Ambroise Aubrun (violon), Steven Vanhauwaert (piano), œuvres de Darius Milhaud, Eric Zeisl, Wolfgang Amadeus Mozart, éd. Hortus 

         À voir le titre, Paris-Los Angeles, à regarder la couverture de ce CD, un banal immeuble à grandes baies vitrées, placardé de deux immenses photos qu’on croirait affiches de cinéma,  trois palmiers hollywoodiens, une large avenue avec deux automobiles,  dans le ciel un jet, on croirait plutôt à une invitation au voyage d’une agence, car, par ailleurs en fond sur le rose bonbon du bâtiment, une tour Eiffel  émerge d’un grisâtre immeuble haussmannien de Paris, avec en petite vignette, deux personnages à perruques qu’on identifiera, si on est connaisseur, Mozart en rouge et sans doute son père, Léopold. Mais j’en retiens, symboliquement, le vol de l’avion, le climat aérien, léger, tant l’écoute de ce disque séduit par une légère, une douce et volante volupté, que je dirais planante, tant du choix des œuvres de Milhaud, de Mozart et surtout d’Eric Zeisl, que de l’élégance du jeu, de la manière sans maniérisme de l’interprétation d’Ambroise Aubrun (violon), et Steven Vanhauwaert (piano). Ajoutons le charme acoustique, l’équilibre idéal de l’enregistrement exécuté au Rando-Grillot Hall de l’Université du Nevada, de Las Vegas, qui n’est pas que la cité du jeu. Connaissant les universités françaises et américaines, du moins de Los Angeles, je leur envie, il est vrai, la large place qui y est faite à l’art, avec salles de concert, de théâtre et aussi terrains de sports. Mais il est vrai que leur prix est exorbitant et que les parents doivent souscrire un plan financier d’éducation dès sa naissance s’ils veulent que leur enfant puisse plus tard faire des études.

Mais profitons de la belle sonorité de cet enregistrement  dont le premier mouvement, « Pastoral », de la Deuxième Sonate pour violon et piano composée en 1917 par le Marseillais Darius Milhaud (1892-1974), dédiée à André Gide est ravissant avec  ce violon virevoltant en volutes de rêve d’azur que le piano ponctue en bas de petits clapotis avant qu’il ne prenne une piquante revanche de crépitante pluie.

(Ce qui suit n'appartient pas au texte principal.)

`src/rtl/ex_mem_pkg.sv`:
```
// Shared widths and payload layout for the EX/MEM pipeline register.
package ex_mem_pkg;

  localparam int unsigned DataWDefault = 32;
  localparam int unsigned RegWDefault  = 5;
  localparam int unsigned WbWDefault   = 2;
  localparam int unsigned MWDefault    = 2;

  // Payload at default widths; wb sits in the MSBs so the control fields form one contiguous slice.
  typedef struct packed {
    logic [WbWDefault-1:0]   wb;
    logic [MWDefault-1:0]    m;
    logic [DataWDefault-1:0] alu_result;
    logic [DataWDefault-1:0] write_mem_data;
    logic [RegWDefault-1:0]  write_register;
    logic [RegWDefault-1:0]  rd;
  } ex_mem_payload_t;

  localparam int unsigned PAYLOAD_W = $bits(ex_mem_payload_t);

  // Payload width for non-default field widths, same field order as ex_mem_payload_t.
  function automatic int unsigned payload_width(input int unsigned wb_w, input int unsigned m_w,
                                                input int unsigned data_w,
                                                input int unsigned reg_w);
    return wb_w + m_w + 2 * data_w + 2 * reg_w;
  endfunction

endpackage

```
`src/rtl/ex_mem_pipe_skid_reg.sv`:
```
// Generic valid/ready pipeline register with optional skid entry and synchronous flush.
// The main entry drives the output; the skid entry catches the one beat that arrives while the
// main entry is stalled, which lets ready_o come straight from a flop.
module pipe_skid_reg #(
  parameter int unsigned      Width     = 8,
  parameter bit               SkidEn    = 1'b1,
  // Bits cleared in held entries on flush (control fields that must not leak).
  parameter logic [Width-1:0] FlushMask = '0
) (
  input  logic             clk_i,
  input  logic             rst_i,
  input  logic             valid_i,
  output logic             ready_o,
  input  logic             flush_i,
  input  logic [Width-1:0] data_i,
  output logic             valid_o,
  input  logic             ready_i,
  output logic [Width-1:0] data_o,
  output logic [1:0]       occupancy_o
);

  logic             main_valid_q, main_valid_d;
  logic [Width-1:0] main_data_q, main_data_d;
  logic             skid_valid_q, skid_valid_d;
  logic [Width-1:0] skid_data_q, skid_data_d;
  logic             accept, consume;

  // Skid mode: ready is purely registered. Single mode: ready looks through to the consumer.
  assign ready_o = SkidEn ? ~skid_valid_q : (~main_valid_q | ready_i);
  assign accept  = valid_i & ready_o;
  assign consume = main_valid_q & ready_i;

  assign valid_o     = main_valid_q;
  assign data_o      = main_data_q;
  assign occupancy_o = {1'b0, main_valid_q} + {1'b0, skid_valid_q};

  // Next-state: flush wins, otherwise refill main (skid first for ordering) or park in skid.
  always_comb begin
    main_valid_d = main_valid_q;
    main_data_d  = main_data_q;
    skid_valid_d = skid_valid_q;
    skid_data_d  = skid_data_q;
    if (flush_i) begin
      main_valid_d = 1'b0;
      skid_valid_d = 1'b0;
      main_data_d  = main_data_q & ~FlushMask;
      skid_data_d  = skid_data_q & ~FlushMask;
    end else if (SkidEn) begin
      if (!main_valid_q || consume) begin
        if (skid_valid_q) begin
          // ready_o is low while skid is full, so no accept can collide with this move.
          main_valid_d = 1'b1;
          main_data_d  = skid_data_q;
          skid_valid_d = 1'b0;
        end else if (accept) begin
          main_valid_d = 1'b1;
          main_data_d  = data_i;
        end else begin
          main_valid_d = 1'b0;
        end
      end else if (accept) begin
        skid_valid_d = 1'b1;
        skid_data_d  = data_i;
      end
    end else begin
      if (accept) begin
        main_valid_d = 1'b1;
        main_data_d  = data_i;
      end else if (consume) begin
        main_valid_d = 1'b0;
      end
    end
  end

  // State registers, cleared asynchronously.
  always_ff @(posedge clk_i or posedge rst_i) begin
    if (rst_i) begin
      main_valid_q <= 1'b0;
      main_data_q  <= '0;
      skid_valid_q <= 1'b0;
      skid_data_q  <= '0;
    end else begin
      main_valid_q <= main_valid_d;
      main_data_q  <= main_data_d;
      skid_valid_q <= skid_valid_d;
      skid_data_q  <= skid_data_d;
    end
  end

endmodule

```
`src/rtl/ex_mem_pipe.sv`:
```
// EX/MEM pipeline register with valid/ready handshake, flush and optional skid entry.
// Packs the EX payload, stores it in pipe_skid_reg, and gates WB/M to zero on bubbles.
module ex_mem_pipe
  import ex_mem_pkg::*;
#(
  parameter int unsigned DATA_W  = DataWDefault,
  parameter int unsigned REG_W   = RegWDefault,
  parameter int unsigned WB_W    = WbWDefault,
  parameter int unsigned M_W     = MWDefault,
  parameter bit          SKID_EN = 1'b1
) (
  input  logic              clk,
  input  logic              rst,
  input  logic              in_valid,
  output logic              in_ready,
  input  logic              flush,
  input  logic [WB_W-1:0]   wb_in,
  input  logic [M_W-1:0]    m_in,
  input  logic [DATA_W-1:0] alu_result_in,
  input  logic [DATA_W-1:0] write_mem_data_in,
  input  logic [REG_W-1:0]  write_register_in,
  input  logic [REG_W-1:0]  rd_in,
  output logic              out_valid,
  input  logic              out_ready,
  output logic [WB_W-1:0]   wb_out,
  output logic [M_W-1:0]    m_out,
  output logic [DATA_W-1:0] alu_result_out,
  output logic [DATA_W-1:0] write_mem_data_out,
  output logic [REG_W-1:0]  write_register_out,
  output logic [REG_W-1:0]  rd_out,
  output logic [1:0]        occupancy
);

  // Same field order as ex_mem_payload_t, resized to this instance's widths.
  typedef struct packed {
    logic [WB_W-1:0]   wb;
    logic [M_W-1:0]    m;
    logic [DATA_W-1:0] alu_result;
    logic [DATA_W-1:0] write_mem_data;
    logic [REG_W-1:0]  write_register;
    logic [REG_W-1:0]  rd;
  } payload_t;

  localparam int unsigned PayloadW = payload_width(WB_W, M_W, DATA_W, REG_W);
  localparam int unsigned CtrlW    = WB_W + M_W;
  // Flush zeroes the stored WB/M slice (MSBs) and leaves data fields alone.
  localparam logic [PayloadW-1:0] FlushMask = {{CtrlW{1'b1}}, {(PayloadW - CtrlW){1'b0}}};

  payload_t            in_pl, out_pl;
  logic [PayloadW-1:0] in_bits, out_bits;

  assign in_pl.wb             = wb_in;
  assign in_pl.m              = m_in;
  assign in_pl.alu_result     = alu_result_in;
  assign in_pl.write_mem_data = write_mem_data_in;
  assign in_pl.write_register = write_register_in;
  assign in_pl.rd             = rd_in;
  assign in_bits              = in_pl;

  pipe_skid_reg #(
    .Width    (PayloadW),
    .SkidEn   (SKID_EN),
    .FlushMask(FlushMask)
  ) u_reg (
    .clk_i      (clk),
    .rst_i      (rst),
    .valid_i    (in_valid),
    .ready_o    (in_ready),
    .flush_i    (flush),
    .data_i     (in_bits),
    .valid_o    (out_valid),
    .ready_i    (out_ready),
    .data_o     (out_bits),
    .occupancy_o(occupancy)
  );

  assign out_pl = payload_t'(out_bits);

  // Bubbles must never carry regwrite/memwrite; data fields keep their last value.
  assign wb_out             = out_valid ? out_pl.wb : '0;
  assign m_out              = out_valid ? out_pl.m : '0;
  assign alu_result_out     = out_pl.alu_result;
  assign write_mem_data_out = out_pl.write_mem_data;
  assign write_register_out = out_pl.write_register;
  assign rd_out             = out_pl.rd;

endmodule
```
`src/rtl/wdt_pkg.sv`:
```
// Shared definitions for the watchdog controller: FSM states, register
// addresses, STATUS bit positions and the STATUS word packer.
package wdt_pkg;

    typedef enum logic [2:0] {
        ST_DISABLED = 3'd0,
        ST_SETTLING = 3'd1,
        ST_ARMED    = 3'd2,
        ST_KICKING  = 3'd3,
        ST_EXPIRED  = 3'd4
    } wdt_state_e;

    localparam logic [1:0] ADDR_CTRL   = 2'd0;
    localparam logic [1:0] ADDR_TOCNT  = 2'd1;
    localparam logic [1:0] ADDR_KICK   = 2'd2;
    localparam logic [1:0] ADDR_STATUS = 2'd3;

    localparam int STAT_TIMEOUT = 0;
    localparam int STAT_CFG_ERR = 1;
    localparam int STAT_KICKING = 2;

    // Packs the STATUS read word; unused bits read as zero.
    function automatic logic [31:0] status_word(input logic timeout,
                                                input logic cfg_err,
                                                input logic kicking);
        return {29'd0, kicking, cfg_err, timeout};
    endfunction

endpackage

```
`src/rtl/wdt_ctrl_if.sv`:
```
// CPU register bus of the watchdog controller: one write port, one
// combinational read port.
interface wdt_ctrl_if;
    logic        wr_en;
    logic [1:0]  wr_addr;
    logic [31:0] wr_data;
    logic [1:0]  rd_addr;
    logic [31:0] rd_data;

    modport master (output wr_en, output wr_addr, output wr_data,
                    output rd_addr, input rd_data);
    modport slave  (input wr_en, input wr_addr, input wr_data,
                    input rd_addr, output rd_data);
endinterface

```
`src/rtl/wdt_ctrl_sync_2ff.sv`:
```
// Two-flop synchroniser for a single asynchronous level.
module sync_2ff (
    input  logic clk,
    input  logic rst_n,
    input  logic d,
    output logic q
);
    logic meta_r;

    // Two-stage capture of the asynchronous input into clk.
    always_ff @(posedge clk or negedge rst_n) begin
        if (!rst_n) begin
            meta_r <= 1'b0;
            q      <= 1'b0;
        end else begin
            meta_r <= d;
            q      <= meta_r;
        end
    end
endmodule

```
`src/rtl/wdt_ctrl.sv`:
```
// Watchdog controller: CPU-programmable enable/kick/timeout-count levels
// toward the watchdog and a sticky timeout interrupt back from it.
module wdt_ctrl
    import wdt_pkg::*;
#(
    parameter int LIVE_HOLD = 4,
    parameter int SETTLE    = 4
) (
    input  logic        clk,
    input  logic        rst,
    wdt_ctrl_if.slave   bus,
    input  logic        WTO_in,
    output logic        WDEN,
    output logic        WDLIVE,
    output logic [31:0] WTOCNT,
    output logic        wdt_irq,
    output logic        wdt_busy
);
    localparam int CNT_MAX = (LIVE_HOLD > SETTLE) ? LIVE_HOLD : SETTLE;
    localparam int CW      = $clog2(CNT_MAX + 1);
    localparam logic [CW-1:0] SETTLE_LD = CW'(SETTLE - 1);
    localparam logic [CW-1:0] HOLD_LD   = CW'(LIVE_HOLD - 1);
    localparam logic [CW-1:0] CNT_ZERO  = CW'(0);
    localparam logic [CW-1:0] CNT_ONE   = CW'(1);

    wdt_state_e   state_r, state_s;
    logic [CW-1:0] cnt_r, cnt_s;
    logic [31:0]  tocnt_r, tocnt_s;
    logic         timeout_r, timeout_s;
    logic         cfg_err_r, cfg_err_s;
    logic         en_err_s, tocnt_err_s;
    logic         wden_r, wdlive_r;
    logic         wto_sync_s, wto_prev_r, wto_rise_r;
    logic         wr_ctrl_s, wr_tocnt_s, wr_kick_s, wr_status_s;
    logic         en_wr1_s, en_wr0_s, en_s;
    logic         clr_timeout_s, clr_cfg_err_s;

    sync_2ff u_wto_sync (
        .clk   (clk),
        .rst_n (rst),
        .d     (WTO_in),
        .q     (wto_sync_s)
    );

    assign wr_ctrl_s     = bus.wr_en && (bus.wr_addr == ADDR_CTRL);
    assign wr_tocnt_s    = bus.wr_en && (bus.wr_addr == ADDR_TOCNT);
    assign wr_kick_s     = bus.wr_en && (bus.wr_addr == ADDR_KICK);
    assign wr_status_s   = bus.wr_en && (bus.wr_addr == ADDR_STATUS);
    assign en_wr1_s      = wr_ctrl_s && bus.wr_data[0];
    assign en_wr0_s      = wr_ctrl_s && !bus.wr_data[0];
    assign clr_timeout_s = wr_status_s && bus.wr_data[STAT_TIMEOUT];
    assign clr_cfg_err_s = wr_status_s && bus.wr_data[STAT_CFG_ERR];
    assign en_s          = (state_r == ST_SETTLING) || (state_r == ST_ARMED) ||
                           (state_r == ST_KICKING);

    // Next state and settle/hold counter; a timeout outranks en=0, which outranks a kick.
    always_comb begin
        state_s  = state_r;
        cnt_s    = cnt_r;
        en_err_s = 1'b0;
        case (state_r)
            ST_DISABLED: begin
                if (en_wr1_s) begin
                    if (tocnt_r == 32'd0) begin
                        en_err_s = 1'b1;
                    end else begin
                        state_s = ST_SETTLING;
                        cnt_s   = SETTLE_LD;
                    end
                end else begin
                    state_s = ST_DISABLED;
                end
            end
            ST_SETTLING: begin
                if (en_wr0_s) begin
                    state_s = ST_DISABLED;
                end else if (cnt_r == CNT_ZERO) begin
                    state_s = ST_ARMED;
                end else begin
                    cnt_s = cnt_r - CNT_ONE;
                end
            end
            ST_ARMED: begin
                if (wto_rise_r) begin
                    state_s = ST_EXPIRED;
                end else if (en_wr0_s) begin
                    state_s = ST_DISABLED;
                end else if (wr_kick_s) begin
                    state_s = ST_KICKING;
                    cnt_s   = HOLD_LD;
                end else begin
                    state_s = ST_ARMED;
                end
            end
            ST_KICKING: begin
                if (wto_rise_r) begin
                    state_s = ST_EXPIRED;
                end else if (en_wr0_s) begin
                    state_s = ST_DISABLED;
                end else if (wr_kick_s) begin
                    cnt_s = HOLD_LD;
                end else if (cnt_r == CNT_ZERO) begin
                    state_s = ST_ARMED;
                end else begin
                    cnt_s = cnt_r - CNT_ONE;
                end
            end
            ST_EXPIRED: begin
                if (clr_timeout_s && !wto_rise_r) begin
                    state_s = ST_DISABLED;
                end else begin
                    state_s = ST_EXPIRED;
                end
            end
            default: begin
                state_s = ST_DISABLED;
                cnt_s   = CNT_ZERO;
            end
        endcase
    end

    // TOCNT acceptance and the sticky STATUS bits; a hardware set beats a w1c clear.
    always_comb begin
        tocnt_s     = tocnt_r;
        tocnt_err_s = 1'b0;
        if (wr_tocnt_s) begin
            if ((state_r == ST_DISABLED) && (bus.wr_data != 32'd0)) begin
                tocnt_s = bus.wr_data;
            end else begin
                tocnt_err_s = 1'b1;
            end
        end else begin
            tocnt_s = tocnt_r;
        end
        timeout_s = wto_rise_r | (timeout_r & !clr_timeout_s);
        cfg_err_s = en_err_s | tocnt_err_s | (cfg_err_r & !clr_cfg_err_s);
    end

    // Control state, registers and the watchdog-facing levels.
    always_ff @(posedge clk or negedge rst) begin
        if (!rst) begin
            state_r   <= ST_DISABLED;
            cnt_r     <= CNT_ZERO;
            tocnt_r   <= 32'd0;
            timeout_r <= 1'b0;
            cfg_err_r <= 1'b0;
            wden_r    <= 1'b0;
            wdlive_r  <= 1'b0;
        end else begin
            state_r   <= state_s;
            cnt_r     <= cnt_s;
            tocnt_r   <= tocnt_s;
            timeout_r <= timeout_s;
            cfg_err_r <= cfg_err_s;
            wden_r    <= (state_s == ST_ARMED) || (state_s == ST_KICKING);
            wdlive_r  <= (state_s == ST_KICKING);
        end
    end

    // Registered rising-edge detect on the synchronised timeout.
    always_ff @(posedge clk or negedge rst) begin
        if (!rst) begin
            wto_prev_r <= 1'b0;
            wto_rise_r <= 1'b0;
        end else begin
            wto_prev_r <= wto_sync_s;
            wto_rise_r <= wto_sync_s & !wto_prev_r;
        end
    end

    // Combinational register read mux.
    always_comb begin
        case (bus.rd_addr)
            ADDR_CTRL:   bus.rd_data = {31'd0, en_s};
            ADDR_TOCNT:  bus.rd_data = tocnt_r;
            ADDR_KICK:   bus.rd_data = 32'd0;
            ADDR_STATUS: bus.rd_data = status_word(timeout_r, cfg_err_r,
                                                   state_r == ST_KICKING);
            default:     bus.rd_data = 32'd0;
        endcase
    end

    assign WDEN     = wden_r;
    assign WDLIVE   = wdlive_r;
    assign WTOCNT   = tocnt_r;
    assign wdt_irq  = timeout_r;
    assign wdt_busy = (state_r != ST_DISABLED);

endmodule

```
`src/flat_wrapper.sv`:
```
// flat-port wrapper written by rule: the top's interface ports become plain ports
module wdt_ctrl_flat import wdt_pkg::*;
#(
    parameter int LIVE_HOLD = 4,
    parameter int SETTLE    = 4
)
  (clk, rst, WTO_in, WDEN, WDLIVE, WTOCNT, wdt_irq, wdt_busy, bus_wr_en, bus_wr_addr, bus_wr_data, bus_rd_addr, bus_rd_data);
  wdt_ctrl_if bus_i ();
  input  logic clk;
  input  logic rst;
  input  logic WTO_in;
  output logic WDEN;
  output logic WDLIVE;
  output logic [31:0] WTOCNT;
  output logic wdt_irq;
  output logic wdt_busy;
  input wire logic [$bits(bus_i.wr_en)-1:0] bus_wr_en;
  input wire logic [$bits(bus_i.wr_addr)-1:0] bus_wr_addr;
  input wire logic [$bits(bus_i.wr_data)-1:0] bus_wr_data;
  input wire logic [$bits(bus_i.rd_addr)-1:0] bus_rd_addr;
  output wire logic [$bits(bus_i.rd_data)-1:0] bus_rd_data;
  assign bus_i.wr_en = bus_wr_en;
  assign bus_i.wr_addr = bus_wr_addr;
  assign bus_i.wr_data = bus_wr_data;
  assign bus_i.rd_addr = bus_rd_addr;
  assign bus_rd_data = bus_i.rd_data;
  wdt_ctrl #(.LIVE_HOLD(LIVE_HOLD), .SETTLE(SETTLE)) u_core (.clk(clk), .rst(rst), .bus(bus_i), .WTO_in(WTO_in), .WDEN(WDEN), .WDLIVE(WDLIVE), .WTOCNT(WTOCNT), .wdt_irq(wdt_irq), .wdt_busy(wdt_busy));
endmodule
```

         On se doit d’éclairer le titre : Paris et Los Angeles s’explique car ce sont deux étapes géographiques de deux dates 1938 et 1939 de l’exil forcé du compositeur autrichien Eric Zeisl (1905-1959). Les nazis, qui ont annexé l’Autriche, classent sa musique, comme ils ont déclassé l’art moderne d’Entartate Künste, ‘Art dégénéré’, sous la rubrique d'Entertate Musik (Musique dégénérée). Menacé comme juif, il fuit à Paris, où il se lie d’une profonde amitié avec Darius Milhaud, avant de partir en 1939 pour Los Angeles où ils se retrouveront en 1940 quand ce dernier, juif également, est contraint de fuir la France. Le compositeur autrichien y retrouve d’autres exilés autrichiens, Arnold Schönberg, le génial créateur de la musique atonale et sérielle, dont sa fille épousera plus tard le fils ; il y a aussi le jeune génie Korngold dont la prometteuse carrière classique est brisée par la nécessité de survivre en tâcheron de la musique de films. Comme lui, Eric Zeisl travaille à Hollywood pour la Metro-Goldwyn-Mayer. Il compose une vingtaine de musiques de film à succès, dont Le facteur sonne toujours deux fois, en 1946, sans que son nom figure au générique. Il continue d’écrire pour lui et en 1945, sans doute à la libération des camps de concentration, il composer son deuxième Requiem, « ebraïco », dédié à la mémoire de son père, Siegmund Zeisl, assassiné en déportation avec une partie de sa famille. En 1949, il est nommé professeur de théorie et de composition au Los Angeles City College.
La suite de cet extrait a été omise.